ABOUT THIS EXERCISE | From the entries, return every line where the string "flip" shows up.
========================================================================
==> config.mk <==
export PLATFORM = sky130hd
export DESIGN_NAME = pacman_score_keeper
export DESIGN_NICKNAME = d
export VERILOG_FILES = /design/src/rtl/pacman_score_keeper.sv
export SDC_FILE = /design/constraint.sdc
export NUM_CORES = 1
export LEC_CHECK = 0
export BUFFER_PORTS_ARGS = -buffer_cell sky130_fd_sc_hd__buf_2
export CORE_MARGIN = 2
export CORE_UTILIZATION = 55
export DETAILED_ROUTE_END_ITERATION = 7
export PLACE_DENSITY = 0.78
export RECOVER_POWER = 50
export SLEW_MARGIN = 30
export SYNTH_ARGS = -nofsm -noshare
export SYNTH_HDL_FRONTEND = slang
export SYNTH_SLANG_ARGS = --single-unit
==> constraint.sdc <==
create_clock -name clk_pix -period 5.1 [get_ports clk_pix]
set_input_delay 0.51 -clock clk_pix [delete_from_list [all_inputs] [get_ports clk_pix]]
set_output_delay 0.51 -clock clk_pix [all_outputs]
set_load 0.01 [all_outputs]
========================================================================
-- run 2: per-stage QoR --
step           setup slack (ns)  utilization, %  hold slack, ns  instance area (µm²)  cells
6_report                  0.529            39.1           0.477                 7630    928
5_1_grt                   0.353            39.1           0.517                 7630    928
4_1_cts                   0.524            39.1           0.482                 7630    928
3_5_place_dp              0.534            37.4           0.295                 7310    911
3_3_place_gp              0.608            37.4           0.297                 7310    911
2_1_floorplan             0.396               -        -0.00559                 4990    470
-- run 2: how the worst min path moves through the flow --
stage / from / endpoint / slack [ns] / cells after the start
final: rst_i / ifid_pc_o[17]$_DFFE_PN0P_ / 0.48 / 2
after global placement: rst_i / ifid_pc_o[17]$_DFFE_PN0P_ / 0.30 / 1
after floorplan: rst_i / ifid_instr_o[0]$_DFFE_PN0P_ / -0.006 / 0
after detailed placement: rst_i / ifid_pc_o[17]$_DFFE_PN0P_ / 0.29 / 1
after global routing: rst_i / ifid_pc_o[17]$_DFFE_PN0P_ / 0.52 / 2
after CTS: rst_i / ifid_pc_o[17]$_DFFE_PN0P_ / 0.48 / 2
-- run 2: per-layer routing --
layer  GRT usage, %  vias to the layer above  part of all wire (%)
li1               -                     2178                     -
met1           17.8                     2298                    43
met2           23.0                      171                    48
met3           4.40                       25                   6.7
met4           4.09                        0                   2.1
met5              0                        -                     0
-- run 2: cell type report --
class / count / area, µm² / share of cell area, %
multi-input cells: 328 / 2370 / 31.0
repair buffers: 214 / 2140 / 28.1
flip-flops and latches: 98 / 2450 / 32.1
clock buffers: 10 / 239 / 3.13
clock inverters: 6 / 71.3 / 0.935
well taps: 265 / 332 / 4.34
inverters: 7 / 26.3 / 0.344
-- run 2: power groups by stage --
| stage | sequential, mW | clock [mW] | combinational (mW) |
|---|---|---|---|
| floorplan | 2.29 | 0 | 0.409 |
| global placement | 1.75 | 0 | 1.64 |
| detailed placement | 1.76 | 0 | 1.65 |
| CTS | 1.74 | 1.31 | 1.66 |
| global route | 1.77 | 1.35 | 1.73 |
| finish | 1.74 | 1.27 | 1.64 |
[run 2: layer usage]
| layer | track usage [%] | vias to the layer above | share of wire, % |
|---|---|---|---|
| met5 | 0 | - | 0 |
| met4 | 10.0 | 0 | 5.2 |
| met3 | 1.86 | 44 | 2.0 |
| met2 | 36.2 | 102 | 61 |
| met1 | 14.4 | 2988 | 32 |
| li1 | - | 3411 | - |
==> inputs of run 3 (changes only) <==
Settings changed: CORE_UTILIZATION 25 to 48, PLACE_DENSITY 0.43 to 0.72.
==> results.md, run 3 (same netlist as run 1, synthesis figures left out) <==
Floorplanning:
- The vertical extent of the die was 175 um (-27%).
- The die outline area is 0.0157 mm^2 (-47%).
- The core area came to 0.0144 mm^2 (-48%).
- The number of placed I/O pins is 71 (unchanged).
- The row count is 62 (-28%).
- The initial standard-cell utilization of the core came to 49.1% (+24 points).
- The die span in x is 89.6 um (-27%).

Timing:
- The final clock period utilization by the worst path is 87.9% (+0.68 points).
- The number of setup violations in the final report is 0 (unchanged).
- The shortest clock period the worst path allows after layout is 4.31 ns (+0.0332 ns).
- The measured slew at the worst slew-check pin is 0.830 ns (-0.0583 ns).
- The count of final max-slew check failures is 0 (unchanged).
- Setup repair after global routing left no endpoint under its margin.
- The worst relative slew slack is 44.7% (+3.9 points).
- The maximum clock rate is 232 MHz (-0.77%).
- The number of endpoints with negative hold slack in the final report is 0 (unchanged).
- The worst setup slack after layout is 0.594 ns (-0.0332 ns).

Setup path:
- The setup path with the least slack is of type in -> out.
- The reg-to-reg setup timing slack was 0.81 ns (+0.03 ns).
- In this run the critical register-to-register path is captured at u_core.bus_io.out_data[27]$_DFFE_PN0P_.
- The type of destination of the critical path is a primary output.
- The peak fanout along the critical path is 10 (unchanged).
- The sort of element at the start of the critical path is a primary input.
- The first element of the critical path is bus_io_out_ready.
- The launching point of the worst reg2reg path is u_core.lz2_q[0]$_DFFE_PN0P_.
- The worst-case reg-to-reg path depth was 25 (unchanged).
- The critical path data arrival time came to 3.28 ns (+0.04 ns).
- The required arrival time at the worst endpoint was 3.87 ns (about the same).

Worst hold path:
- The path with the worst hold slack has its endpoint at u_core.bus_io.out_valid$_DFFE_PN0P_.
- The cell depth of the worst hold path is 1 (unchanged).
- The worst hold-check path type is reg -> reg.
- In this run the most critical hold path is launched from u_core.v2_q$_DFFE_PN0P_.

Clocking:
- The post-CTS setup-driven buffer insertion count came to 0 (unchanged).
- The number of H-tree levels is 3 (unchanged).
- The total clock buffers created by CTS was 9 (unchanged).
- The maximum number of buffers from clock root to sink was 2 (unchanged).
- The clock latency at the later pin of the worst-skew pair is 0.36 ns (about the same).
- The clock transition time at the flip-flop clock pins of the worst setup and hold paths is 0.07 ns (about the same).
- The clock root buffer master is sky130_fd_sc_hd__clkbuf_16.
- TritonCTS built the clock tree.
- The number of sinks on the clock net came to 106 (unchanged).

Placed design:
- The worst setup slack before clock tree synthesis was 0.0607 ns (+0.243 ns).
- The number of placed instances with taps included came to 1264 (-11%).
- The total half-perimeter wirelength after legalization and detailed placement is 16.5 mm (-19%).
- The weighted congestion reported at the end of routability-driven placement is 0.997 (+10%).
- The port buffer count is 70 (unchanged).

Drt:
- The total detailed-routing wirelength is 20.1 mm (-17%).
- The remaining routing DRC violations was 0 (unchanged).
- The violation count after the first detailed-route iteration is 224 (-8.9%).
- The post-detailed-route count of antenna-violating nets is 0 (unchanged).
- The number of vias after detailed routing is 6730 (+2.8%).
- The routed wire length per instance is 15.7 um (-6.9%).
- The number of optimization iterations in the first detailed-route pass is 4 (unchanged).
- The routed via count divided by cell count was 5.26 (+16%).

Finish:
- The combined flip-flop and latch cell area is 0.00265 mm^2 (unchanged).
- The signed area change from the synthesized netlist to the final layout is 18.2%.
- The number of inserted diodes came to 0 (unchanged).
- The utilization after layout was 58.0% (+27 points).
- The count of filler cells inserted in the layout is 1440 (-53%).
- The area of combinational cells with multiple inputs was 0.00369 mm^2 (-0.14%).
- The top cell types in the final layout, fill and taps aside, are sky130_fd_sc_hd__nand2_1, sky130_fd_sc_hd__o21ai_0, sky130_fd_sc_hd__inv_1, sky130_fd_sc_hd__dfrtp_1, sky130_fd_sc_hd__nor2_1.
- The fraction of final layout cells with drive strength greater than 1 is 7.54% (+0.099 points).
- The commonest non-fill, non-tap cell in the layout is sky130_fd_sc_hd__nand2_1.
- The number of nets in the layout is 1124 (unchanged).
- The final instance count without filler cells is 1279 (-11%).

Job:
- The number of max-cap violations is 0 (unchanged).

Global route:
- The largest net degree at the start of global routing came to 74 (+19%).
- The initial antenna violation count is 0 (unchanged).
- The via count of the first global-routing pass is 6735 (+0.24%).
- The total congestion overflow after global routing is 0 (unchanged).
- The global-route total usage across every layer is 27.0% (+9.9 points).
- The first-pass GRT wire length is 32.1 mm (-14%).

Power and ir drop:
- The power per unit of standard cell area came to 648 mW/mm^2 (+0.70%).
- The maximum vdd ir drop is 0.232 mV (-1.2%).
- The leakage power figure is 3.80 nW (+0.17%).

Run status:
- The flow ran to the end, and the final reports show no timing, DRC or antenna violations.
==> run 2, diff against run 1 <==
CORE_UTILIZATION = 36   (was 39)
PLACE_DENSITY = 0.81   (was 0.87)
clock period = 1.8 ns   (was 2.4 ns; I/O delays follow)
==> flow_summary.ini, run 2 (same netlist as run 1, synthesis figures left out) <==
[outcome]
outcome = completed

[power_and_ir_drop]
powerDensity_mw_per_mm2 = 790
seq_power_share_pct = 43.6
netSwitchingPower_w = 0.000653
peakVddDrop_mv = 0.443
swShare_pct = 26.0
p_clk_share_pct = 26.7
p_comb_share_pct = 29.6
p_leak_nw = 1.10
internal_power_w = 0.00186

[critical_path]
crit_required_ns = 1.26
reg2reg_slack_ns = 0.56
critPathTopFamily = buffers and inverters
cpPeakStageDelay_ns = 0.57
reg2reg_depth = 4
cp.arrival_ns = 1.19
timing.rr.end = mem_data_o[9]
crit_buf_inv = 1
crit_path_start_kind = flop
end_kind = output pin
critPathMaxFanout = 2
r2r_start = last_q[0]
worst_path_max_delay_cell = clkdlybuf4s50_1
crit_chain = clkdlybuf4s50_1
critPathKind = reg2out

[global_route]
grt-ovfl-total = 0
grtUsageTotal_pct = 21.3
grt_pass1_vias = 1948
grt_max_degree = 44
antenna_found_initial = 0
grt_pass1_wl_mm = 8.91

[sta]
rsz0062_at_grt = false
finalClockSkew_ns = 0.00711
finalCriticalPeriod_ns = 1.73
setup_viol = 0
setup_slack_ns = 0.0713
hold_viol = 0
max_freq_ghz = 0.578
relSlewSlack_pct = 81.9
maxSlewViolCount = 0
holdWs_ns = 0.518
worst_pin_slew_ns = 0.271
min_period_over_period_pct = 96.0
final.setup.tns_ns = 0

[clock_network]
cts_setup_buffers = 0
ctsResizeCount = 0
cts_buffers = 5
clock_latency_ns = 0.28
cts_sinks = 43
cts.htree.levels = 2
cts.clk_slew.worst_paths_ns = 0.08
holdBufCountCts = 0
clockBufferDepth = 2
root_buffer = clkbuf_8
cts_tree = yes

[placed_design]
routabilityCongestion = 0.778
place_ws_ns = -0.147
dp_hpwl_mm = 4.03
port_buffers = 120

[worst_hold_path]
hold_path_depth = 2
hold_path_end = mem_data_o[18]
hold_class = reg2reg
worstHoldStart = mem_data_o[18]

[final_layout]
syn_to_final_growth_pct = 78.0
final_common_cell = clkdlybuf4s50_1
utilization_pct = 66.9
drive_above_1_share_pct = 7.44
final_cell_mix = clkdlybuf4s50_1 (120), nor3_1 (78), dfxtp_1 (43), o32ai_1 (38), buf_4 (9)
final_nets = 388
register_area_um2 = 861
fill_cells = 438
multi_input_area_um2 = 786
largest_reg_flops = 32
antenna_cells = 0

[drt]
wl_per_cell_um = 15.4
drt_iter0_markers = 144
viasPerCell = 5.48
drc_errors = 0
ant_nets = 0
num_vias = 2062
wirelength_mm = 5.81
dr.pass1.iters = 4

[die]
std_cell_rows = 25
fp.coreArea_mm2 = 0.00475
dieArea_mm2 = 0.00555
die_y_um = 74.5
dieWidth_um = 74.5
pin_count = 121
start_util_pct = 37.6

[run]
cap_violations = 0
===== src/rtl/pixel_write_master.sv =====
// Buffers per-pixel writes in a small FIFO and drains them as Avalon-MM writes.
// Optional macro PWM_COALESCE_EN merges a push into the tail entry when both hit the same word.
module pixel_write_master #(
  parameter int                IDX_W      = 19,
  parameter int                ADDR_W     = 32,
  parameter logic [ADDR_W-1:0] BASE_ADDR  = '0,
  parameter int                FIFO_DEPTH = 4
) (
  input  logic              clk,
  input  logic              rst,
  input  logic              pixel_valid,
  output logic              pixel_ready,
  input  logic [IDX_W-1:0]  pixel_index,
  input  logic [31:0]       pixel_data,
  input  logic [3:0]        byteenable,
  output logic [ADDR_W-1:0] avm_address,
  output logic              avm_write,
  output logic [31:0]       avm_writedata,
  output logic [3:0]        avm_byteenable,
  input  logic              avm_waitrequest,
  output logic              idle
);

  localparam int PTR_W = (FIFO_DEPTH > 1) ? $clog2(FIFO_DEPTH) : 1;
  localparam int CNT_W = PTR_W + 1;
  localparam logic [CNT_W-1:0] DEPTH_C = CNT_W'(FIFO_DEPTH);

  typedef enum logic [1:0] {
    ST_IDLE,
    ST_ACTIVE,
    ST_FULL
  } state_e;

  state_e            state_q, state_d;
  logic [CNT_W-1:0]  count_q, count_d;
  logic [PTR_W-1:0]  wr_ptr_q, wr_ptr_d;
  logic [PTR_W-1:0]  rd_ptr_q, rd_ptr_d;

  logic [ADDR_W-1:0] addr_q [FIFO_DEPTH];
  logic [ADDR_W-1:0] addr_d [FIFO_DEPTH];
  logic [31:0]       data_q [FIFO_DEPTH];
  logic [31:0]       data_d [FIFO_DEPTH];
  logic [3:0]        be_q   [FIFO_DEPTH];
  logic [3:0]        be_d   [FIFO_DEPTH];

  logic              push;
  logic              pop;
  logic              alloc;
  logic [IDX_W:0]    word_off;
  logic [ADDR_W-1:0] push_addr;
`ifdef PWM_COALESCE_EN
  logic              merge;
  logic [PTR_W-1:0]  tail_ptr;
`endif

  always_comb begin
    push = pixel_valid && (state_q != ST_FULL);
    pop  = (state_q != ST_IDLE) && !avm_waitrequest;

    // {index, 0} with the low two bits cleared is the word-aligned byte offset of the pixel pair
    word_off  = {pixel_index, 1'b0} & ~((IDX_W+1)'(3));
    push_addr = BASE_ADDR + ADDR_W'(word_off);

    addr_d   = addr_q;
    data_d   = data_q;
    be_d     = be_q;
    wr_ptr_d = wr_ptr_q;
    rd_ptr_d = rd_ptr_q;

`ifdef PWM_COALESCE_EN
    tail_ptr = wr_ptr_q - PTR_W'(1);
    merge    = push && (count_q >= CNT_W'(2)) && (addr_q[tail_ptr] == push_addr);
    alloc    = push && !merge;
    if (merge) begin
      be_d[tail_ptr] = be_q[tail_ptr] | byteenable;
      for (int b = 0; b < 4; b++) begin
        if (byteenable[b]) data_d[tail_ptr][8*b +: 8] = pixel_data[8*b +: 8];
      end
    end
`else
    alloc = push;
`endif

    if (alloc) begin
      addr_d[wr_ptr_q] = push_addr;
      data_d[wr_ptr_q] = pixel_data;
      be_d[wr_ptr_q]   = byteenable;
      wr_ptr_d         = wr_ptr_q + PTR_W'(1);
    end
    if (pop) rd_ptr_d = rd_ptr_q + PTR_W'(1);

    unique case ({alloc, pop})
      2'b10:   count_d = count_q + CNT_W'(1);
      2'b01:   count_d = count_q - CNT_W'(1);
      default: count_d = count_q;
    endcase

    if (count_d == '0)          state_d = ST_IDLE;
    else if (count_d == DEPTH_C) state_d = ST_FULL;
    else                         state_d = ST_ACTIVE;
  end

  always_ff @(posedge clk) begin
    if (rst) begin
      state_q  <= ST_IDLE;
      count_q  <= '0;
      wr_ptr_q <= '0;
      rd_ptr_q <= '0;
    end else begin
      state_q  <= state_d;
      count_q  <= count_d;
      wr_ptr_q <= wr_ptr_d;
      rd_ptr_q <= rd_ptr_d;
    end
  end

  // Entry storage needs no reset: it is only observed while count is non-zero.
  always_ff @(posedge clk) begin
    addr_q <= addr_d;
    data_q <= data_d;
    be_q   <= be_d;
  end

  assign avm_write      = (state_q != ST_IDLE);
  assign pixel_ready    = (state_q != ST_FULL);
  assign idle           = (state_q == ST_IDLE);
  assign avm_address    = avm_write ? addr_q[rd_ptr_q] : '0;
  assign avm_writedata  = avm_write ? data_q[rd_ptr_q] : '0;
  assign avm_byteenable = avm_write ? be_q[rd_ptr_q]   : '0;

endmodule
========================================================================
PROBLEM SOLUTION |
flip-flops and latches: 98 / 2450 / 32.1
- The clock transition time at the flip-flop clock pins of the worst setup and hold paths is 0.07 ns (about the same).
- The combined flip-flop and latch cell area is 0.00265 mm^2 (unchanged).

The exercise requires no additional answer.